[[ Material for this exercise open ]]

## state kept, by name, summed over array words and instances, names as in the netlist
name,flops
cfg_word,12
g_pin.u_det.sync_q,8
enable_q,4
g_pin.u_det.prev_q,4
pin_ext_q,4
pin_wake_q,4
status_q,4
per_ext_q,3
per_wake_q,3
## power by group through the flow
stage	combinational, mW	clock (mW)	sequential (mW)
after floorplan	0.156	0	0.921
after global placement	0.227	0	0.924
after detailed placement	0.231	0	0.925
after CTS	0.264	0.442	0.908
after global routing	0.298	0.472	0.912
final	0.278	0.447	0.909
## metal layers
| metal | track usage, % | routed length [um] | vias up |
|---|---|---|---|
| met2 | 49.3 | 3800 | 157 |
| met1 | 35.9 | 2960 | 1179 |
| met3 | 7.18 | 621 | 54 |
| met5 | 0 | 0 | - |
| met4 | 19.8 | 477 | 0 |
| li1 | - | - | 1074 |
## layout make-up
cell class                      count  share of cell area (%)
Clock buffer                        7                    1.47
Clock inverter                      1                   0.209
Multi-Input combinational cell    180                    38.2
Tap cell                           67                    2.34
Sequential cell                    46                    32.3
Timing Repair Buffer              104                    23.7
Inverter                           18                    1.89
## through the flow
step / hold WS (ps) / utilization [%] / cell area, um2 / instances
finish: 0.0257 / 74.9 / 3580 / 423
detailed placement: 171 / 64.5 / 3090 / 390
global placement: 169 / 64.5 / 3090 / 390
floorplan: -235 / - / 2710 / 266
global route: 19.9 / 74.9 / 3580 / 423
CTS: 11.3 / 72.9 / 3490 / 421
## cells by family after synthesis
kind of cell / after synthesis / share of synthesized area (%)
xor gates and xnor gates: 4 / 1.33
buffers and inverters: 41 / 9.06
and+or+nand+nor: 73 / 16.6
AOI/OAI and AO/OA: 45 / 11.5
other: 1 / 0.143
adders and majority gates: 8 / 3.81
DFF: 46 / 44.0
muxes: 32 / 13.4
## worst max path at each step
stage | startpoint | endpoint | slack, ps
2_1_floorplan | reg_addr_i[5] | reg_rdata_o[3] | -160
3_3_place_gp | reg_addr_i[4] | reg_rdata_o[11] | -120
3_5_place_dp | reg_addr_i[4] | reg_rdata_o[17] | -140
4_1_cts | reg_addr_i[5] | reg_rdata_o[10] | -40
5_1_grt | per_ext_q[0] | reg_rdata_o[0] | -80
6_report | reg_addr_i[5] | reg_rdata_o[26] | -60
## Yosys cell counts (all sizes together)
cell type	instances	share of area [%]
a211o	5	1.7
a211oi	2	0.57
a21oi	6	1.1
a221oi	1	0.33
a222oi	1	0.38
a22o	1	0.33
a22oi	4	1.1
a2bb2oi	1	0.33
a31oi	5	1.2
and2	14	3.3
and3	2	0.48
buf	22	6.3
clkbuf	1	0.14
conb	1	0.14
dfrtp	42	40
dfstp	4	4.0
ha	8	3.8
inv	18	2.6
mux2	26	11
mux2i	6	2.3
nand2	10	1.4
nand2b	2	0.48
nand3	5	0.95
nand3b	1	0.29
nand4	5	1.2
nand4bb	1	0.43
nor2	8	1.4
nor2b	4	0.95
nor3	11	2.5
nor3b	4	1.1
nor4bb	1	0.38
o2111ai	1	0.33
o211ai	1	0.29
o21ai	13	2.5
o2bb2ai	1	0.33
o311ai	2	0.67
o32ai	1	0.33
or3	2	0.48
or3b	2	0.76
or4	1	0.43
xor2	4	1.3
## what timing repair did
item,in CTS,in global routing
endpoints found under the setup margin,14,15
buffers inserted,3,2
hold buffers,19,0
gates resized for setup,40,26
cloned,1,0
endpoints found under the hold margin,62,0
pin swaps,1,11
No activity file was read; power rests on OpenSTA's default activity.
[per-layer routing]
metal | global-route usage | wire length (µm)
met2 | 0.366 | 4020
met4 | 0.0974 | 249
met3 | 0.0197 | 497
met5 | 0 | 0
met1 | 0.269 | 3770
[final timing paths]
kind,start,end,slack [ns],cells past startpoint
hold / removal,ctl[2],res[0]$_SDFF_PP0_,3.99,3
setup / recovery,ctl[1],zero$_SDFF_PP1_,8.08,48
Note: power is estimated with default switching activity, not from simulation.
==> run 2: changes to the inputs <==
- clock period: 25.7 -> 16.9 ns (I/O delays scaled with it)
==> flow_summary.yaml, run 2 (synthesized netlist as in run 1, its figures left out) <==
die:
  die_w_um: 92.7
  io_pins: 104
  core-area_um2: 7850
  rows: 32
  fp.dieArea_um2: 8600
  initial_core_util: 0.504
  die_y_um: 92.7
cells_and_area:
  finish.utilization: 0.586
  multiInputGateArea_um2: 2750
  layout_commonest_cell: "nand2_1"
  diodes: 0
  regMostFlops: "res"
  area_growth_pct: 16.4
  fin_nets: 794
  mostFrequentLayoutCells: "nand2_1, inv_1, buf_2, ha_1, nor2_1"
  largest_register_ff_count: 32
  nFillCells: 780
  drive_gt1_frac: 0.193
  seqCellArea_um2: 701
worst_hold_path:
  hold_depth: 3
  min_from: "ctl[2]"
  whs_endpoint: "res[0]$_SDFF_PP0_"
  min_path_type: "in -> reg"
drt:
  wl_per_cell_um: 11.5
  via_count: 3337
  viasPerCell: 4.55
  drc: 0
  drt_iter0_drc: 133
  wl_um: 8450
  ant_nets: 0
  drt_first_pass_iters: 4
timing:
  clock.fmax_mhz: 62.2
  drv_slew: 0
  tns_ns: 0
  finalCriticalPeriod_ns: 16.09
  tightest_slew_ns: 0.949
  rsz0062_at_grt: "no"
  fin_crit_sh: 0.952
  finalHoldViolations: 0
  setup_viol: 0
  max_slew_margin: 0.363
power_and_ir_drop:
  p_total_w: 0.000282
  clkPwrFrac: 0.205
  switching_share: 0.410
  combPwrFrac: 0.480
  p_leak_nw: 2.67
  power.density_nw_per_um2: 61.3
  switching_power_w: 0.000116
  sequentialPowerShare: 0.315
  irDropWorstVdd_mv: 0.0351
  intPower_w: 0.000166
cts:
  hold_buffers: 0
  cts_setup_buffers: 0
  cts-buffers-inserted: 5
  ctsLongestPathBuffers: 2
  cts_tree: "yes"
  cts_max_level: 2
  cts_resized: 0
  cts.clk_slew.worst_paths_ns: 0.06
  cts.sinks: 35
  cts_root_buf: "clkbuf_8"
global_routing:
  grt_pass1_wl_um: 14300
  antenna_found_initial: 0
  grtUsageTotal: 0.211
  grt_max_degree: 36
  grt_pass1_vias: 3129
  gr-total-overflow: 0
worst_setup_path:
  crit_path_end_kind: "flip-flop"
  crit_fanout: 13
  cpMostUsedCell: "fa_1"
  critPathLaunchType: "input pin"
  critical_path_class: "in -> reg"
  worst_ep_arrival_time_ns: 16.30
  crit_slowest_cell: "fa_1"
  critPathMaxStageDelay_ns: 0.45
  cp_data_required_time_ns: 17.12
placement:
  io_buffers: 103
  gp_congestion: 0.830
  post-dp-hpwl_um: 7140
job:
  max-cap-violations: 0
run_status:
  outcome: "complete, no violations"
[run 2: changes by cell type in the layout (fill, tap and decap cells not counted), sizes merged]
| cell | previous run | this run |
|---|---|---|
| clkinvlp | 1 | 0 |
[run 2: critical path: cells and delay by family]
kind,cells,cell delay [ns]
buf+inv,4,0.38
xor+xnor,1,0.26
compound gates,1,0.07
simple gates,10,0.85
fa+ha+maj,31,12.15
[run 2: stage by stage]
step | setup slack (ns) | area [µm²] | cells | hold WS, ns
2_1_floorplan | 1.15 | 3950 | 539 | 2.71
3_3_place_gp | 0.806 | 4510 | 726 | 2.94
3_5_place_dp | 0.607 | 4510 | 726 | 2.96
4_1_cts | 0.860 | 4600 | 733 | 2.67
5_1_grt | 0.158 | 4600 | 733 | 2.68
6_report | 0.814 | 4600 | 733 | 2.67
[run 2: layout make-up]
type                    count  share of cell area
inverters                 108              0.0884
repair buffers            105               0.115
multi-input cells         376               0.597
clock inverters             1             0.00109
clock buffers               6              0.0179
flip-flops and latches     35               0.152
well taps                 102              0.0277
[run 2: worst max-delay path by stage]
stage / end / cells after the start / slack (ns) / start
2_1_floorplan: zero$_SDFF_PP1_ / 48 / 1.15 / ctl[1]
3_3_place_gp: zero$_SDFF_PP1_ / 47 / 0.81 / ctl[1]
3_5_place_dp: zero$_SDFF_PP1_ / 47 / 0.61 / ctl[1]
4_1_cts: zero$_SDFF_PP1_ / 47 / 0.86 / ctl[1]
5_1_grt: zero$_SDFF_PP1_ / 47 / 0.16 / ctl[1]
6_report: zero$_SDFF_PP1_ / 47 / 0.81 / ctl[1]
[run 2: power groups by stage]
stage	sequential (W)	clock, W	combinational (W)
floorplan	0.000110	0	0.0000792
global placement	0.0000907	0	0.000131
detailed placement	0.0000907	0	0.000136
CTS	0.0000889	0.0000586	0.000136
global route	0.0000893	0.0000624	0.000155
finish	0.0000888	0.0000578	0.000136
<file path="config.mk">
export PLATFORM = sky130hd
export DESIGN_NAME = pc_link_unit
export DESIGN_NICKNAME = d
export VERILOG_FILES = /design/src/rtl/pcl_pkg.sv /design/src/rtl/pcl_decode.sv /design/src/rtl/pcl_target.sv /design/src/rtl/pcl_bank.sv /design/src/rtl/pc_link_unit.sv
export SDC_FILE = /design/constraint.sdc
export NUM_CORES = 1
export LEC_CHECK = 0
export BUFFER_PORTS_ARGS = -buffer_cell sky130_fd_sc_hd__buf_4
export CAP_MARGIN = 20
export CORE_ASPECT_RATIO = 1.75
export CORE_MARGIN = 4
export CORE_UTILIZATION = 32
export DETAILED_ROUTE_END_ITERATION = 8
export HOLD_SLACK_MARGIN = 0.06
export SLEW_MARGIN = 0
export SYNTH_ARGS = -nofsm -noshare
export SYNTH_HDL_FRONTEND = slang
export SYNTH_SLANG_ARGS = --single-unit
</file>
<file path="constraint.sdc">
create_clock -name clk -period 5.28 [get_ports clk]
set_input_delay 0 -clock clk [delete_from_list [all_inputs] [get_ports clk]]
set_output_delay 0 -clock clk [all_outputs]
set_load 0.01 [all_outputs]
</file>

[[ Material for this exercise closed ]]
[[ Material for this exercise open ]]

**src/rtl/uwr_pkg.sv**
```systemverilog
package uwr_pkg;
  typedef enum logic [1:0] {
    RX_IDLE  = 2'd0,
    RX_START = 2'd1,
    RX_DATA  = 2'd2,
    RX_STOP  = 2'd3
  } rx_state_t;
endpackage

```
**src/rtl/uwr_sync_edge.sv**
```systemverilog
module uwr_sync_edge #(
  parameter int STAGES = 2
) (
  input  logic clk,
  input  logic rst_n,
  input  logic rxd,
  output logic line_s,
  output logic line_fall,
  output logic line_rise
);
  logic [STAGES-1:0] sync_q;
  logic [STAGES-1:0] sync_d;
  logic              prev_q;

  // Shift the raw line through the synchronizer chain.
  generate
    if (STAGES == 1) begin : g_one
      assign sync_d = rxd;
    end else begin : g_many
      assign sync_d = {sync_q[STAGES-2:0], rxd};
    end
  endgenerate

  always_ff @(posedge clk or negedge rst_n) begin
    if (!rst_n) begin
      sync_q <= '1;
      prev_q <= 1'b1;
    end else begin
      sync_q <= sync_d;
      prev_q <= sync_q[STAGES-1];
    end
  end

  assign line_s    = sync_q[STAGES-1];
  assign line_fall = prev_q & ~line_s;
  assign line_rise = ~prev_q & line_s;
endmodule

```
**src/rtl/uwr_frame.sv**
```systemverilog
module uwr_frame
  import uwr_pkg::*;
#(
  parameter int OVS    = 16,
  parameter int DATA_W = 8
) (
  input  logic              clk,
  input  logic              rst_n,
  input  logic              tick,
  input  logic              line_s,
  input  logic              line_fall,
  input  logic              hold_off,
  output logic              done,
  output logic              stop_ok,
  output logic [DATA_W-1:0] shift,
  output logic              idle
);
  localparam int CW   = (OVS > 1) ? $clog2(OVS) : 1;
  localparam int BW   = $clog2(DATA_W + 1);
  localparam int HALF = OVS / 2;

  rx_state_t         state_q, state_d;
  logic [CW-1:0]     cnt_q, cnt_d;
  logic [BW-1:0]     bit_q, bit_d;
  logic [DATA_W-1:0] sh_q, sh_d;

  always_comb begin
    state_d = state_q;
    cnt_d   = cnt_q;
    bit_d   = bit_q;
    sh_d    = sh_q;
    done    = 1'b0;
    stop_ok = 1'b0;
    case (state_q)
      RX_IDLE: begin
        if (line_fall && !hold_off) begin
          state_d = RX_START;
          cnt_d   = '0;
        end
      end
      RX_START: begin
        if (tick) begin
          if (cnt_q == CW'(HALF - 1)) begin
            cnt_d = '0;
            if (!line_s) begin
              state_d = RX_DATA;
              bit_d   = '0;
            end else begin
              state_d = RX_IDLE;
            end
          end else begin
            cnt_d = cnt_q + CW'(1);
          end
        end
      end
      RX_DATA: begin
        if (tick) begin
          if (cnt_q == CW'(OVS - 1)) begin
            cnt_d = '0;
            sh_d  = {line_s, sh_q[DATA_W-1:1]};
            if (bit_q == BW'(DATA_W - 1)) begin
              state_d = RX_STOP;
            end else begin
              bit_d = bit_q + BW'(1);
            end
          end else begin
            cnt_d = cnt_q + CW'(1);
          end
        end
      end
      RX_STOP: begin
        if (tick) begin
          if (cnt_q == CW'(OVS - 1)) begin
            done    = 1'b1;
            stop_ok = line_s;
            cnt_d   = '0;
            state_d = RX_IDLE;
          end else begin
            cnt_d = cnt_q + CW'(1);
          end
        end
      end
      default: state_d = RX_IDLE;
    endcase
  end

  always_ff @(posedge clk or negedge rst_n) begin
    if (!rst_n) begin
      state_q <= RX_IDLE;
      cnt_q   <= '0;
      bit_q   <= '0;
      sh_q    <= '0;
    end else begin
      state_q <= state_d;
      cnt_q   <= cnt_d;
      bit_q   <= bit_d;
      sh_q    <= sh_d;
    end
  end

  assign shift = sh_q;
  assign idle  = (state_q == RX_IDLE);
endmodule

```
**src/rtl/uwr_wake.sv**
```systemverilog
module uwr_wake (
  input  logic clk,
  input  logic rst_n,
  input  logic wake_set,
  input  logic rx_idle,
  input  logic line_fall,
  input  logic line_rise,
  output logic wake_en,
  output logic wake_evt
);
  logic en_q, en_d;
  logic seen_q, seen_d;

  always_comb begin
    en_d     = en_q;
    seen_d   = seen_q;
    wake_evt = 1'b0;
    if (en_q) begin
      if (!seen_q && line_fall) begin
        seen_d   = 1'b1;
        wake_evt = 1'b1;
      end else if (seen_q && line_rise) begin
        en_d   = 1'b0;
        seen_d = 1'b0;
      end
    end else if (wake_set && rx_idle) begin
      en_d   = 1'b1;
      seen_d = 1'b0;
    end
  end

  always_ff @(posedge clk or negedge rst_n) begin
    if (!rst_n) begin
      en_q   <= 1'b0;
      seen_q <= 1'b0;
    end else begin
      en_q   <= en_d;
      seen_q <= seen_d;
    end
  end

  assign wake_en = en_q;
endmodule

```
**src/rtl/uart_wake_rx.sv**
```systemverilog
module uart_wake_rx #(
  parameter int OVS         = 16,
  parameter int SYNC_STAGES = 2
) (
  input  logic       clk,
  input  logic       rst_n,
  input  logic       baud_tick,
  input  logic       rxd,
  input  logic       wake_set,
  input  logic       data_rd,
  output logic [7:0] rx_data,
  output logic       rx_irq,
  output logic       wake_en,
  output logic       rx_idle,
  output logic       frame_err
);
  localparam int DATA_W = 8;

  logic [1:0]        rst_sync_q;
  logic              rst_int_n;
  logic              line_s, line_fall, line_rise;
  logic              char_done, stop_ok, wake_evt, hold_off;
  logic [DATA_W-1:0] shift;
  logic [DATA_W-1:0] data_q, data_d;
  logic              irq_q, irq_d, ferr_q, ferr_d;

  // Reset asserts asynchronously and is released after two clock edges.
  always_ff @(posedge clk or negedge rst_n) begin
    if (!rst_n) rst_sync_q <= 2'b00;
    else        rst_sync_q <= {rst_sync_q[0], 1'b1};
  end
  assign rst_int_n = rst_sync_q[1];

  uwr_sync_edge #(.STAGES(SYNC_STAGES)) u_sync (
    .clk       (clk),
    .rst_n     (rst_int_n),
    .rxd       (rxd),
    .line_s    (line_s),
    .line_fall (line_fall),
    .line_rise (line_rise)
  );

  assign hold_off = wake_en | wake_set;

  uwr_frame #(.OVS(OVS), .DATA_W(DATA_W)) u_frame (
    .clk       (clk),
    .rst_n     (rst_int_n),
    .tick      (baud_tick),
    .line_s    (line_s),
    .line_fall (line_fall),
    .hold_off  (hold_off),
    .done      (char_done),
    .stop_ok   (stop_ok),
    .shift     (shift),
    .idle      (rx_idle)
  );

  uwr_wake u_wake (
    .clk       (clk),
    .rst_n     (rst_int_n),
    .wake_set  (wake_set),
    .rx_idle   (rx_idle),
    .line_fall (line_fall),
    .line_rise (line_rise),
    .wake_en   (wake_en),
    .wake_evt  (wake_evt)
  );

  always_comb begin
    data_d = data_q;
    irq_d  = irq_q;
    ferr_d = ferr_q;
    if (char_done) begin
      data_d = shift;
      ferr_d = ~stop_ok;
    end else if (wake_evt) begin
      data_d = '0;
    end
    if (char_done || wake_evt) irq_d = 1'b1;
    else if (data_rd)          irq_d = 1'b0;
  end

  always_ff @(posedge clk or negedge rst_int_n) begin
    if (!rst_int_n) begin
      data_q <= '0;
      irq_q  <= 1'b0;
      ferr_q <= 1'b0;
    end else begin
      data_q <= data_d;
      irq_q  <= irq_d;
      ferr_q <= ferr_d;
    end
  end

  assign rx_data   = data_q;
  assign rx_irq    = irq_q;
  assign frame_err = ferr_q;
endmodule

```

[[ Material for this exercise closed ]]
[[ Material for this exercise open ]]

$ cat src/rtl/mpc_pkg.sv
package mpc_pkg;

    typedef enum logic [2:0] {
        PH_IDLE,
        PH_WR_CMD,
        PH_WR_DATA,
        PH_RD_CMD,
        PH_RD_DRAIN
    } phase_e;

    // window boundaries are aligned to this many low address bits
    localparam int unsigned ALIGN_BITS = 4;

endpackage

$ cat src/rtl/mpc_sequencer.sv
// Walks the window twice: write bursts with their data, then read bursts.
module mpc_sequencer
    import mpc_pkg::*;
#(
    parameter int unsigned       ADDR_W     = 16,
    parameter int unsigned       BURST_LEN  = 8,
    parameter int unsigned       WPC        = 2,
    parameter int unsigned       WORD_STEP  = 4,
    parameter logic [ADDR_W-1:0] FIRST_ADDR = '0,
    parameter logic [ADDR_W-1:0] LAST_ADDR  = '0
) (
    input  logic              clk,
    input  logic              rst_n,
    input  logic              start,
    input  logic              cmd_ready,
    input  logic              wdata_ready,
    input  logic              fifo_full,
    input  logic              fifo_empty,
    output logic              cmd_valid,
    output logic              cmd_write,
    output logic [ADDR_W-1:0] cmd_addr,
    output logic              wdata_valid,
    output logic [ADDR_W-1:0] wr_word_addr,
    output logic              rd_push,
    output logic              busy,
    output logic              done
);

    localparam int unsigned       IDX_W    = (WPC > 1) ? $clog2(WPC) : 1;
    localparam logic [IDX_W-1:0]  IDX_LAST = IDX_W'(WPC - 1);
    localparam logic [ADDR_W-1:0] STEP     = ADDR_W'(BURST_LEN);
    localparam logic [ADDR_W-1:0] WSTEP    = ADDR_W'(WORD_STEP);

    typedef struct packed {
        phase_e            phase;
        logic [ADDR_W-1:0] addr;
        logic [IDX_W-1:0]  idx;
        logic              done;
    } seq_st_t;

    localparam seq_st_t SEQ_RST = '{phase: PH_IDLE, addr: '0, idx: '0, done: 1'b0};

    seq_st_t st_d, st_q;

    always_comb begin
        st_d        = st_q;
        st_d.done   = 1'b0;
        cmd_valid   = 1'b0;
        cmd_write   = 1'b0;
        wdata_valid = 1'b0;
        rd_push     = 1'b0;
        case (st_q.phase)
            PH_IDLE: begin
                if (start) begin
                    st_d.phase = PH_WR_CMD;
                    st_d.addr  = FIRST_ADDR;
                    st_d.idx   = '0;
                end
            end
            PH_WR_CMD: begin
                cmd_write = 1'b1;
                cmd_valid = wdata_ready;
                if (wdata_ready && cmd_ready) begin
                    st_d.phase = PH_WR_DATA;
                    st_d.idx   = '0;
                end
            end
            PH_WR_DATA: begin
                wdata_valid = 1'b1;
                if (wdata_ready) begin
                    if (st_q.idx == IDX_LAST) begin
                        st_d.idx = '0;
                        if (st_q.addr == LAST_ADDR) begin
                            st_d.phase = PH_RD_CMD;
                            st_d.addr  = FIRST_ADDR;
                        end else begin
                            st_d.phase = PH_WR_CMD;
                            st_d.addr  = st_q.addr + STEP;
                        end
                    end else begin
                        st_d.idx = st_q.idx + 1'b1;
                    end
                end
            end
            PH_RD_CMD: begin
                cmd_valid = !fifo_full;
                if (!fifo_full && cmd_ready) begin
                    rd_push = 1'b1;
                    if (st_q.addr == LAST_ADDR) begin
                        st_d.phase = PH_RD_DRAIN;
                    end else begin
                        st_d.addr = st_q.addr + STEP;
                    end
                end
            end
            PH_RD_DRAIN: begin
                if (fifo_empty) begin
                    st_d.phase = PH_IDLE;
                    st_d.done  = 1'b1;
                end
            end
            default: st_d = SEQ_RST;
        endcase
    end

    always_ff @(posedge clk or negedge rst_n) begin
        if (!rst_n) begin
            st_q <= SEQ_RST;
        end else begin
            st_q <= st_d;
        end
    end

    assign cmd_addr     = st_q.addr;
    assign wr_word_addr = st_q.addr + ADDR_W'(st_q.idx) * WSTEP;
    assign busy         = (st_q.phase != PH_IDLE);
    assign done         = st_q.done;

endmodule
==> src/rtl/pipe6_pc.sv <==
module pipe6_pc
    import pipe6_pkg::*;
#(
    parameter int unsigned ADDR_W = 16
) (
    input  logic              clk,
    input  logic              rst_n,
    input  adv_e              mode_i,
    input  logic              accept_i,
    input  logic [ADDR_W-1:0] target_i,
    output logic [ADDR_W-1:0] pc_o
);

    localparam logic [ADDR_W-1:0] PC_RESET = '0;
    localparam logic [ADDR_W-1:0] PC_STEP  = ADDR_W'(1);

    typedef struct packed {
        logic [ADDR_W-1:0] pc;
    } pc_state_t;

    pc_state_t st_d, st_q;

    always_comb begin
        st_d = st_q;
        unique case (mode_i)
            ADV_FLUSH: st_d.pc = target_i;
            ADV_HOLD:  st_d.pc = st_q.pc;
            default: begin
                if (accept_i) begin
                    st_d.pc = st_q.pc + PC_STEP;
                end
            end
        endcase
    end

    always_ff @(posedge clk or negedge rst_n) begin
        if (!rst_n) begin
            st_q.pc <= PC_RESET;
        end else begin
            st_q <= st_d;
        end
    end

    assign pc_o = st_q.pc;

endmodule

[[ Material for this exercise closed ]]

:: What is needed ::
The word is "instances". Copy every line above where it appears.

:: Result of this task ::
## state kept, by name, summed over array words and instances, names as in the netlist
step / hold WS (ps) / utilization [%] / cell area, um2 / instances
cell type	instances	share of area [%]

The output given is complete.